When Barack Obama won the presidency last November, 70 percent of respondents to a Gallup poll thought this would usher in an improvement in race relations in the U.S. Now, a poll released this month by Gallup (based on October fieldwork) finds opinion mixed about whether such a change has occurred.
Seven percent of respondents said they think race relations have gotten “a lot better” because of Obama’s election, and another 34 percent think they’ve gotten “a little better.” But a majority believe relations either have not changed (35 percent) or have worsened (16 percent “somewhat,” 6 percent “a lot”).
Still, 61 percent of respondents think race relations in this country will improve “in the years ahead” due to the Obama presidency. Black respondents were more likely than non-Hispanic whites (79 percent vs. 58 percent) to say so.

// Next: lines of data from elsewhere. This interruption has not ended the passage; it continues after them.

`config.mk`:
```
export PLATFORM = sky130hd
export DESIGN_NAME = alu_share_arbiter
export DESIGN_NICKNAME = d
export VERILOG_FILES = /design/src/rtl/alu_share_arbiter.sv
export SDC_FILE = /design/constraint.sdc
export NUM_CORES = 1
export LEC_CHECK = 0
export BUFFER_PORTS_ARGS = -buffer_cell sky130_fd_sc_hd__buf_2
export CORE_AREA = 2 2 127 129
export CTS_BUF_LIST = sky130_fd_sc_hd__clkbuf_4
export CTS_CLUSTER_DIAMETER = 150
export DETAILED_ROUTE_END_ITERATION = 7
export DIE_AREA = 0 0 129 131
export HOLD_SLACK_MARGIN = 0.1
export PLACE_DENSITY = 0.59
export SYNTH_ARGS = -nofsm -noshare
export SYNTH_HDL_FRONTEND = slang
export SYNTH_SLANG_ARGS = --single-unit
```
`constraint.sdc`:
```
create_clock -name clk -period 1.8 [get_ports clk]
set_input_delay 0.36 -clock clk [delete_from_list [all_inputs] [get_ports clk]]
set_output_delay 0.36 -clock clk [all_outputs]
set_load 0.01 [all_outputs]
```
`src/rtl/alu_share_arbiter.sv`:
```
// alu_share_arbiter
// Shares one combinational ALU between two requesters with round-robin
// arbitration and a one-entry response register tagged with its owner.
//
// Handshake rule (both request and response sides): a transfer happens on a
// rising clk edge where valid && ready are both high. Ready never depends on
// the valid of the same port. Once valid is raised it is expected to hold
// its payload until the transfer.
module alu_share_arbiter #(
   parameter int DW         = 32,
   parameter bit PRIO_RESET = 1'b0,
   parameter int CNT_W      = 16
) (
   input  logic             clk,
   input  logic             rst_n,
   // requester 0
   input  logic             r0_valid,
   output logic             r0_ready,
   input  logic [5:0]       r0_opcode,
   input  logic [5:0]       r0_funct,
   input  logic [DW-1:0]    r0_rs1,
   input  logic [DW-1:0]    r0_rs2,
   // requester 1
   input  logic             r1_valid,
   output logic             r1_ready,
   input  logic [5:0]       r1_opcode,
   input  logic [5:0]       r1_funct,
   input  logic [DW-1:0]    r1_rs1,
   input  logic [DW-1:0]    r1_rs2,
   // shared ALU
   output logic [5:0]       alu_opcode,
   output logic [5:0]       alu_funct,
   output logic [DW-1:0]    alu_rs1,
   output logic [DW-1:0]    alu_rs2,
   input  logic [DW-1:0]    alu_result,
   input  logic             alu_zero,
   input  logic             alu_ovf,
   // responses
   output logic             rsp0_valid,
   input  logic             rsp0_ready,
   output logic             rsp1_valid,
   input  logic             rsp1_ready,
   output logic [DW-1:0]    rsp_result,
   output logic             rsp_zero,
   output logic             rsp_ovf,
   output logic [CNT_W-1:0] op_count,
   // debug: 1 while a response is held (FULL), 0 when EMPTY
   output logic             o_dbg_state
);

   typedef enum logic {
      S_EMPTY = 1'b0,
      S_FULL  = 1'b1
   } state_t;

   state_t            r_state;
   state_t            w_state_nxt;
   logic              r_owner;
   logic              r_prio;
   logic [DW-1:0]     r_result;
   logic              r_zero;
   logic              r_ovf;
   logic [CNT_W-1:0]  r_count;

   logic              w_consume;
   logic              w_can_accept;
   logic              w_xfer0;
   logic              w_xfer1;
   logic              w_xfer;

   // Arbitration: priority holder gets ready whenever a slot is free; the
   // other requester only when the priority holder is idle. Gated by rst_n
   // so nothing is accepted during a reset cycle.
   always_comb begin
      w_consume    = (r_state == S_FULL) && (r_owner ? rsp1_ready : rsp0_ready);
      w_can_accept = rst_n && ((r_state == S_EMPTY) || w_consume);
      if (r_prio == 1'b0) begin
         r0_ready = w_can_accept;
         r1_ready = w_can_accept && !r0_valid;
      end else begin
         r1_ready = w_can_accept;
         r0_ready = w_can_accept && !r1_valid;
      end
      w_xfer0 = r0_valid && r0_ready;
      w_xfer1 = r1_valid && r1_ready;
      w_xfer  = w_xfer0 || w_xfer1;
   end

   // ALU drive: granted requester's fields in a transfer cycle, else zeros.
   always_comb begin
      alu_opcode = '0;
      alu_funct  = '0;
      alu_rs1    = '0;
      alu_rs2    = '0;
      if (w_xfer0) begin
         alu_opcode = r0_opcode;
         alu_funct  = r0_funct;
         alu_rs1    = r0_rs1;
         alu_rs2    = r0_rs2;
      end else if (w_xfer1) begin
         alu_opcode = r1_opcode;
         alu_funct  = r1_funct;
         alu_rs1    = r1_rs1;
         alu_rs2    = r1_rs2;
      end
   end

   // Next-state logic and response-valid outputs.
   always_comb begin
      w_state_nxt = r_state;
      case (r_state)
         S_EMPTY: if (w_xfer) w_state_nxt = S_FULL;
         S_FULL: begin
            if (w_xfer)         w_state_nxt = S_FULL;
            else if (w_consume) w_state_nxt = S_EMPTY;
         end
         default: w_state_nxt = S_EMPTY;
      endcase
      rsp0_valid  = (r_state == S_FULL) && !r_owner;
      rsp1_valid  = (r_state == S_FULL) &&  r_owner;
      o_dbg_state = (r_state == S_FULL);
   end

   // State register.
   always_ff @(posedge clk) begin
      if (!rst_n) r_state <= S_EMPTY;
      else        r_state <= w_state_nxt;
   end

   // Response capture, owner tag, round-robin pointer and accept counter.
   always_ff @(posedge clk) begin
      if (!rst_n) begin
         r_owner  <= 1'b0;
         r_prio   <= PRIO_RESET;
         r_result <= '0;
         r_zero   <= 1'b0;
         r_ovf    <= 1'b0;
         r_count  <= '0;
      end else if (w_xfer) begin
         r_owner  <= w_xfer1;
         r_prio   <= !w_xfer1;
         r_result <= alu_result;
         r_zero   <= alu_zero;
         r_ovf    <= alu_ovf;
         r_count  <= r_count + 1'b1;
      end
   end

   assign rsp_result = r_result;
   assign rsp_zero   = r_zero;
   assign rsp_ovf    = r_ovf;
   assign op_count   = r_count;

endmodule

```
# After elaboration in Yosys (flattened, before gate mapping)
# Index checks and enable logic that the tools add are counted.
op_classes:
  n_mux: 15
  addsub: 1
  n_reduce_logical: 14
  n_bitwise: 1
op_table:
  columns: ["cell", "n"]
  rows:
  - ["$mux W32", 4]
  - ["$mux W6", 4]
  - ["$add A16 B1 Y16 const B", 1]
  - ["$logic_and A1 B1 Y1", 8]
  - ["$mux W1", 6]
  - ["$logic_not A1 Y1", 4]
  - ["$logic_or A1 B1 Y1", 2]
  - ["$pmux W1 S2", 1]
  - ["$not A1 Y1", 1]
totals:
  inputBits: 192
  register_bits: 53
  output_inout_bits: 131
  wordCells: 38

# Depth between registers and ports, before layout
depth:
  ltp_word: 10
  mapped_depth: 7
  depth_no_buf: 5

# Worst setup path before layout
# OpenSTA, ideal clock, no wires.
synth_path:
  kind: "flip-flop to output port"
  startpoint: "register r_owner"
  endpoint: "output port alu_rs2[10]"
  path_buffers: 3
  setup_slack_ps: -154
  t_required_ps: 1440
  arrival_time_ps: 1594
  stages_incl_launch_ff: 8
  cell_sequence: "dfxtp_1 -> mux2i_2 -> nand2_1 -> and3_1 -> buf_2 -> buf_2 -> buf_2 -> a22o_1"
synth_between:
  elab_chain_len: 9
  word_cells_on_any_way: 12
  cone_classes: "5 x mux; 7 x reduce/logical"
synth_rtl:
  columns: ["item", "line", "source"]
  rows:
  - ["start: declaration", "58", "logic r_owner;"]
  - ["start signal: assignment", "140", "r_owner <= w_xfer1;"]
  - ["$mux W1 *", "75", "w_consume = (r_state == S_FULL) && (r_owner ? rsp1_ready : rsp0_ready);"]
  - ["$logic_and A1 B1 Y1 *", "75", null]
  - ["$logic_or A1 B1 Y1 *", "76", "w_can_accept = rst_n && ((r_state == S_EMPTY) || w_consume);"]
  - ["$logic_and A1 B1 Y1 *", "76", null]
  - ["$logic_and A1 B1 Y1", "79", "r1_ready = w_can_accept && !r0_valid;"]
  - ["$mux W1", "77", "if (r_prio == 1'b0) begin"]
  - ["$logic_and A1 B1 Y1", "85", "w_xfer1 = r1_valid && r1_ready;"]
  - ["$mux W32", "100", "end else if (w_xfer1) begin"]
  - ["$mux W32 *", "95", "if (w_xfer0) begin"]
  - ["end: declaration", "34", "output logic [DW-1:0] alu_rs2,"]
# Mark *: on every way between the ends. The rest lies on a longest branch, timed or not.

# Worst setup path in the final report
layout_path:
  startpoint: "register r_owner"
  endpoint: "output port alu_funct[4]"
layout_between:
  elab_chain_len: 9
  word_cells_on_any_way: 12
  cone_classes: "5 x mux; 7 x reduce/logical"
layout_rtl:
  columns: ["item", "line", "source"]
  rows:
  - ["$mux W1 *", "75", null]
  - ["$logic_and A1 B1 Y1 *", "75", null]
  - ["$logic_or A1 B1 Y1 *", "76", null]
  - ["$logic_and A1 B1 Y1 *", "76", null]
  - ["$logic_and A1 B1 Y1", "79", null]
  - ["$mux W1", "77", null]
  - ["$logic_and A1 B1 Y1", "85", null]
  - ["$mux W6", "100", null]
  - ["$mux W6 *", "95", null]
  - ["end: declaration", "32", "output logic [5:0] alu_funct,"]
# Marked as above.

More broadly, Gallup asked whether “relations between blacks and whites will always be a problem for the U.S.” or “a solution will eventually be worked out.” Opinion on this has bounced around over the years, but now stands where it did when Gallup began asking the question in 1964. Fifty-six percent believe things will be worked out; 40 percent think race relations will always be a problem.
Though more upbeat than whites on what Gallup terms the “Obama effect,” black respondents were more pessimistic on the pollster’s long-term question: 42 percent of blacks, vs. 59 percent of whites, think a solution will eventually be worked out for the problem of race relations.